Deep Learning for NLP Deep Learning for NLP CS224N Christopher Manning (Many slides borrowed from ACL 2012/NAACL 2013 Tutorials by me, Richard Socher and Yoshua Bengio) Machine Learning and NLP NER WordNet Usually machine learning

More information

Neural networks and support vector machines

Neural networks and support vector machines Neural netorks and support vector machines Perceptron Input x 1 Weights 1 x 2 x 3... x D 2 3 D Output: sgn( x + b) Can incorporate bias as component of the eight vector by alays including a feature ith

More information

NONLINEAR CLASSIFICATION AND REGRESSION. J. Elder CSE 4404/5327 Introduction to Machine Learning and Pattern Recognition

NONLINEAR CLASSIFICATION AND REGRESSION. J. Elder CSE 4404/5327 Introduction to Machine Learning and Pattern Recognition NONLINEAR CLASSIFICATION AND REGRESSION Nonlinear Classification and Regression: Outline 2 Multi-Layer Perceptrons The Back-Propagation Learning Algorithm Generalized Linear Models Radial Basis Function

More information

Artificial Neuron (Perceptron)

Artificial Neuron (Perceptron) 9/6/208 Gradient Descent (GD) Hantao Zhang Deep Learning with Python Reading: https://en.wikipedia.org/wiki/gradient_descent Artificial Neuron (Perceptron) = w T = w 0 0 + + w 2 2 + + w d d where

More information

Pattern Recognition Prof.

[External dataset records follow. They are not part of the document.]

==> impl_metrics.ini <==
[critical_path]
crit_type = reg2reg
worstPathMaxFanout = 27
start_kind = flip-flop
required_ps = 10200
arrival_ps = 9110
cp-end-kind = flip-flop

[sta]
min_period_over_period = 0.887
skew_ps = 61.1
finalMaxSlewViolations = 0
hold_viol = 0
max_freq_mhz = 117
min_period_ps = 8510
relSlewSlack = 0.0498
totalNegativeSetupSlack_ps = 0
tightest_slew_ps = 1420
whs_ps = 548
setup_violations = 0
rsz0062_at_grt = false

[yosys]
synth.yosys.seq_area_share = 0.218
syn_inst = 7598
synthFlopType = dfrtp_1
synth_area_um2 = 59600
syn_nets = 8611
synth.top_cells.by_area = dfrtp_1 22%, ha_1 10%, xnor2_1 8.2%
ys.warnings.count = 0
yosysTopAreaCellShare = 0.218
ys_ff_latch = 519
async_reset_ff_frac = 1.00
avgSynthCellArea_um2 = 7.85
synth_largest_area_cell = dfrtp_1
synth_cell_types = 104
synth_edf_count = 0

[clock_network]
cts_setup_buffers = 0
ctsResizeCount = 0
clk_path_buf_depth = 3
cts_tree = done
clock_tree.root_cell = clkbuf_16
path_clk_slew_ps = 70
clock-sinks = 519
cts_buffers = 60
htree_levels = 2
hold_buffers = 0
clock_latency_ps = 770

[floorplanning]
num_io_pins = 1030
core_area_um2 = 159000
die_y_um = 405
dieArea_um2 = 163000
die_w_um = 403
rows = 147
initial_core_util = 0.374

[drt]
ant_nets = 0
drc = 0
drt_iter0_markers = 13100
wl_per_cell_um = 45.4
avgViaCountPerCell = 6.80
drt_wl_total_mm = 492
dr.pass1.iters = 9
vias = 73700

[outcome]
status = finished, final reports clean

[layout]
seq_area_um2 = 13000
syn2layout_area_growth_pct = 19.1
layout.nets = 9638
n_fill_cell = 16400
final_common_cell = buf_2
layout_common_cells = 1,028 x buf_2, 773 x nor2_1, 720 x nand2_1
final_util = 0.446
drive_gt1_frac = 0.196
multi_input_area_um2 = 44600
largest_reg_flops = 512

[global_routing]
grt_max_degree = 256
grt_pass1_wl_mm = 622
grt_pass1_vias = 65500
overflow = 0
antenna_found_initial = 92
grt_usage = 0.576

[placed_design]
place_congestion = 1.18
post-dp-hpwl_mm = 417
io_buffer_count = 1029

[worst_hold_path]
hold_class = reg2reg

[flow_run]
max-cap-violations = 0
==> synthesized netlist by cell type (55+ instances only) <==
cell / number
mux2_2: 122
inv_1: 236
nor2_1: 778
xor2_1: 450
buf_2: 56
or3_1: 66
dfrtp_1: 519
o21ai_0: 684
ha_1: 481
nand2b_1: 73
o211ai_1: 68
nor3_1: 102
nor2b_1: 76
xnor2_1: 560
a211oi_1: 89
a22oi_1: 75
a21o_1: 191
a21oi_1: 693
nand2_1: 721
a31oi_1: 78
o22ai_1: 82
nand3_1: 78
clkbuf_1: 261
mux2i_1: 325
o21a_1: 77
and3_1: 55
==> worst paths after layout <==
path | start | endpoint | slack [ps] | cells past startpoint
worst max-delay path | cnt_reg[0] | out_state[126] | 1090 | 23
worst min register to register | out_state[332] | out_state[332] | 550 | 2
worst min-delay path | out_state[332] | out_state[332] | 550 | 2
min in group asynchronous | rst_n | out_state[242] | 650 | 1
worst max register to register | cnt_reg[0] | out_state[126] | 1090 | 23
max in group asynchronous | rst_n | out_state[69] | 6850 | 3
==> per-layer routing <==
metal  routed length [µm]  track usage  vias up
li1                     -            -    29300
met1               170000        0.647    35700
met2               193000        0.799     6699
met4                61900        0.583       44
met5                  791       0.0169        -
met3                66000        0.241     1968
$ cat config.mk
export PLATFORM = sky130hd
export DESIGN_NAME = gain_sched
export DESIGN_NICKNAME = d
export VERILOG_FILES = /design/src/rtl/gain_sched_pkg.sv /design/src/rtl/gain_sched_sat.sv /design/src/rtl/gain_sched.sv
export SDC_FILE = /design/constraint.sdc
export NUM_CORES = 1
export LEC_CHECK = 0
export ABC_AREA = 1
export BUFFER_PORTS_ARGS = -buffer_cell sky130_fd_sc_hd__buf_2
export CAP_MARGIN = 10
export CORE_ASPECT_RATIO = 0.6
export CORE_MARGIN = 10
export CORE_UTILIZATION = 69
export CTS_BUF_LIST = sky130_fd_sc_hd__clkbuf_8
export CTS_CLUSTER_SIZE = 8
export DETAILED_ROUTE_END_ITERATION = 16
export HOLD_SLACK_MARGIN = 0.12
export PLACE_DENSITY = 0.88
export SLEW_MARGIN = 10
export SYNTH_ARGS = -nofsm -noshare
export SYNTH_HDL_FRONTEND = slang
export SYNTH_SLANG_ARGS = --single-unit
$ cat constraint.sdc
create_clock -name clk -period 18.2 [get_ports clk]
set_input_delay 3.64 -clock clk [delete_from_list [all_inputs] [get_ports clk]]
set_output_delay 3.64 -clock clk [all_outputs]
set_load 0.05 [all_outputs]
[config.mk]
export PLATFORM = sky130hd
export DESIGN_NAME = uart_rx_sampler
export DESIGN_NICKNAME = d
export VERILOG_FILES = /design/src/rtl/uart_pkg.sv /design/src/rtl/slib_sync2.sv /design/src/rtl/uart_rx_sampler.sv
export SDC_FILE = /design/constraint.sdc
export NUM_CORES = 1
export LEC_CHECK = 0
export BUFFER_PORTS_ARGS = -buffer_cell sky130_fd_sc_hd__buf_2
export CAP_MARGIN = 20
export CORE_MARGIN = 2
export CORE_UTILIZATION = 50
export CTS_CLUSTER_SIZE = 10
export DETAILED_ROUTE_END_ITERATION = 10
export GPL_ROUTABILITY_DRIVEN = 0
export PLACE_DENSITY = 0.68
export SYNTH_ARGS = -nofsm -noshare
export SYNTH_HDL_FRONTEND = slang
export SYNTH_SLANG_ARGS = --single-unit
export TNS_END_PERCENT = 1
[constraint.sdc]
create_clock -name CLK -period 5.6 [get_ports CLK]
set_input_delay 0.84 -clock CLK [delete_from_list [all_inputs] [get_ports CLK]]
set_output_delay 0.84 -clock CLK [all_outputs]
set_load 0.01 [all_outputs]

P. S. Sastry Department of Electronics and Communication Engineering Indian Institute of Science, Bangalore

Pattern Recognition Prof. P. S. Sastry Department of Electronics and Communication Engineering Indian Institute of Science, Bangalore Pattern Recognition Prof. P. S. Sastry Department of Electronics and Communication Engineering Indian Institute of Science, Bangalore Lecture - 27 Multilayer Feedforward Neural networks with Sigmoidal

More information

11/3/15. Deep Learning for NLP. Deep Learning and its Architectures. What is Deep Learning? Advantages of Deep Learning (Part 1)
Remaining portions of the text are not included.